- [EXERCISE DESCRIPTION]
Every line of the entries below that carries the string "rose" should be copied.

- [LISTED ENTRIES]
↓
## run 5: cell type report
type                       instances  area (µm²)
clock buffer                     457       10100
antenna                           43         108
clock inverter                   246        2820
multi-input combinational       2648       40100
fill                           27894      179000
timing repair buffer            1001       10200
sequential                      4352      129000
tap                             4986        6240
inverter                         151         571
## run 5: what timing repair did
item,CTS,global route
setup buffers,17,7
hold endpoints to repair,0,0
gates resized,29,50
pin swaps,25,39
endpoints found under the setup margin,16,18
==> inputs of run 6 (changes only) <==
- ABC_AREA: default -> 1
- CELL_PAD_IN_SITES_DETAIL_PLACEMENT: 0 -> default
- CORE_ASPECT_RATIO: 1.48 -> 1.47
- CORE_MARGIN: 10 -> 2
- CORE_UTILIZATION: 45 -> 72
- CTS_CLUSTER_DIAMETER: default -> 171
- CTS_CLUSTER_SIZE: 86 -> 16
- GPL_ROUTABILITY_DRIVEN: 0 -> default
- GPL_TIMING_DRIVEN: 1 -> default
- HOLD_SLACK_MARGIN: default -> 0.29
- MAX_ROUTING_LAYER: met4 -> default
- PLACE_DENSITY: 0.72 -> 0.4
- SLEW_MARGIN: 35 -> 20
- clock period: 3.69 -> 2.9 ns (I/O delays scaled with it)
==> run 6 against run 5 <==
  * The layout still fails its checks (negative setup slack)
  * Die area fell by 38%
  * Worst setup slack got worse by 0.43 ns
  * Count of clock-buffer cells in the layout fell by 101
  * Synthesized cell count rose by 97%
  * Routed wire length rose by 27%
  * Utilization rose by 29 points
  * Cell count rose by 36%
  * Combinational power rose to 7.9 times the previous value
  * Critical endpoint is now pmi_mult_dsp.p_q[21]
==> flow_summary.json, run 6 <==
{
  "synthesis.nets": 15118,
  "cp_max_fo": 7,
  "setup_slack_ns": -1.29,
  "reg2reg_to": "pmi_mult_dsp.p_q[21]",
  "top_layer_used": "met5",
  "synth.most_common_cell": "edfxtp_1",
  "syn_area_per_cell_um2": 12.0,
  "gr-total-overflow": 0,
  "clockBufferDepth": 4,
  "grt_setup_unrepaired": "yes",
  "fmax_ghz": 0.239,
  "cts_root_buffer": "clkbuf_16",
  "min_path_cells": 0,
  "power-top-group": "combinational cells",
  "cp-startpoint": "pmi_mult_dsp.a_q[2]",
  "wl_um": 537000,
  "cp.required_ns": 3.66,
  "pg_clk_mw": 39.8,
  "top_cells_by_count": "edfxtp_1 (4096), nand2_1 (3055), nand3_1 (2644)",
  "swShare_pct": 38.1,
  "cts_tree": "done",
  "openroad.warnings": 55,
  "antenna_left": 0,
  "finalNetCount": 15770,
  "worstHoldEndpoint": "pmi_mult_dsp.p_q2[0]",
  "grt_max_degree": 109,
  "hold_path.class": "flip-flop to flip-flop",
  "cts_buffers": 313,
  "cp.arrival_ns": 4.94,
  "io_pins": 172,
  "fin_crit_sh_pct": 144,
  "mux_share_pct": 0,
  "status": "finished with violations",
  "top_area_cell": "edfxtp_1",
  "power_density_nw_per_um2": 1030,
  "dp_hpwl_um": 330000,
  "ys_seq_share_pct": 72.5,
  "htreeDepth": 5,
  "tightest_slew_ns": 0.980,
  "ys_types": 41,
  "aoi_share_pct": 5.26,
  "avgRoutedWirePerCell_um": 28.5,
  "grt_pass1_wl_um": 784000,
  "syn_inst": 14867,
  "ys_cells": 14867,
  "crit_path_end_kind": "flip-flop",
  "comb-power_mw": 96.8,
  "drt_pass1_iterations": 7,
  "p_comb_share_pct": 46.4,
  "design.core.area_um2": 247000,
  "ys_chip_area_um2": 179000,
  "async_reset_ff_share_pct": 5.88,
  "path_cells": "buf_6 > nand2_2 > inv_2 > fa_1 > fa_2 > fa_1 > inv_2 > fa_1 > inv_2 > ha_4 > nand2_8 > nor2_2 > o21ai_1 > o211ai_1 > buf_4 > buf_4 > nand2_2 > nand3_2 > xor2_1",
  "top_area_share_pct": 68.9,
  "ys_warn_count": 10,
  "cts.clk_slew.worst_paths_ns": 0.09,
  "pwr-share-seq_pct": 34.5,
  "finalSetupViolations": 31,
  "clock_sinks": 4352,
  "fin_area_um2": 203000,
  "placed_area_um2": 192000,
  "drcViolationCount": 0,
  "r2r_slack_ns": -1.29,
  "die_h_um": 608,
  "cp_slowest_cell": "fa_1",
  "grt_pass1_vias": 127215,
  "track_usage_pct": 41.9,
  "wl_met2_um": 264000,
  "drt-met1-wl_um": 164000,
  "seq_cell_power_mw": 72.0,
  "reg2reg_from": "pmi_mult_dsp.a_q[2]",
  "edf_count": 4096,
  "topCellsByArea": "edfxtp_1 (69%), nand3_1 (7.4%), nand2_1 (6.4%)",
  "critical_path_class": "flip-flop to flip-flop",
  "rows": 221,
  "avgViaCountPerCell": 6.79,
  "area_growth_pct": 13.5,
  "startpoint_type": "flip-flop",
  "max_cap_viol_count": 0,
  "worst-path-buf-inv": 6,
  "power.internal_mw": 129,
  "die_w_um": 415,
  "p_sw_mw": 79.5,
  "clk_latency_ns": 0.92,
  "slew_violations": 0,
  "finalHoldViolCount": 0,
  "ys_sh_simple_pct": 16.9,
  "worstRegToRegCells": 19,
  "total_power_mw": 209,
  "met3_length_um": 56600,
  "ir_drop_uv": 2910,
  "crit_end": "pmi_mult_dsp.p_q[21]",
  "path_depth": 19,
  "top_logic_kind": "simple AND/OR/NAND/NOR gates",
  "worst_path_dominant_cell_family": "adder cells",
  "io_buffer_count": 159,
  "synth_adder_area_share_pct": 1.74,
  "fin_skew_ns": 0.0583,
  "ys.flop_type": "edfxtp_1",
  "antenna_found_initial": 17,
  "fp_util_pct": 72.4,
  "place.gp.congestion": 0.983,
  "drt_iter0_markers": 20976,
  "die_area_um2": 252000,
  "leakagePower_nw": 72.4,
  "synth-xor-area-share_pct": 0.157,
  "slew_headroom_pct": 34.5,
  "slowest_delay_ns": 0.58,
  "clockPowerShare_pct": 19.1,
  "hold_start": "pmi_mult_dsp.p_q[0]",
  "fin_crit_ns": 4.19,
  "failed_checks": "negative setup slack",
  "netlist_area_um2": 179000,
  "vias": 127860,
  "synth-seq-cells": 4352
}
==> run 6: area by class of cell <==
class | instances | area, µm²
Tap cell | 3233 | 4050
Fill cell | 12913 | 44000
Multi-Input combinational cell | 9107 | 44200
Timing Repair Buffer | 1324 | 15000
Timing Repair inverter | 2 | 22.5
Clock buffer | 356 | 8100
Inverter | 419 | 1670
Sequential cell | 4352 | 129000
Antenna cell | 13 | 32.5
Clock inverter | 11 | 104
↑
- [OUTPUT FOR THIS TASK]
  * Synthesized cell count rose by 97%
  * Routed wire length rose by 27%
  * Utilization rose by 29 points
  * Cell count rose by 36%
  * Combinational power rose to 7.9 times the previous value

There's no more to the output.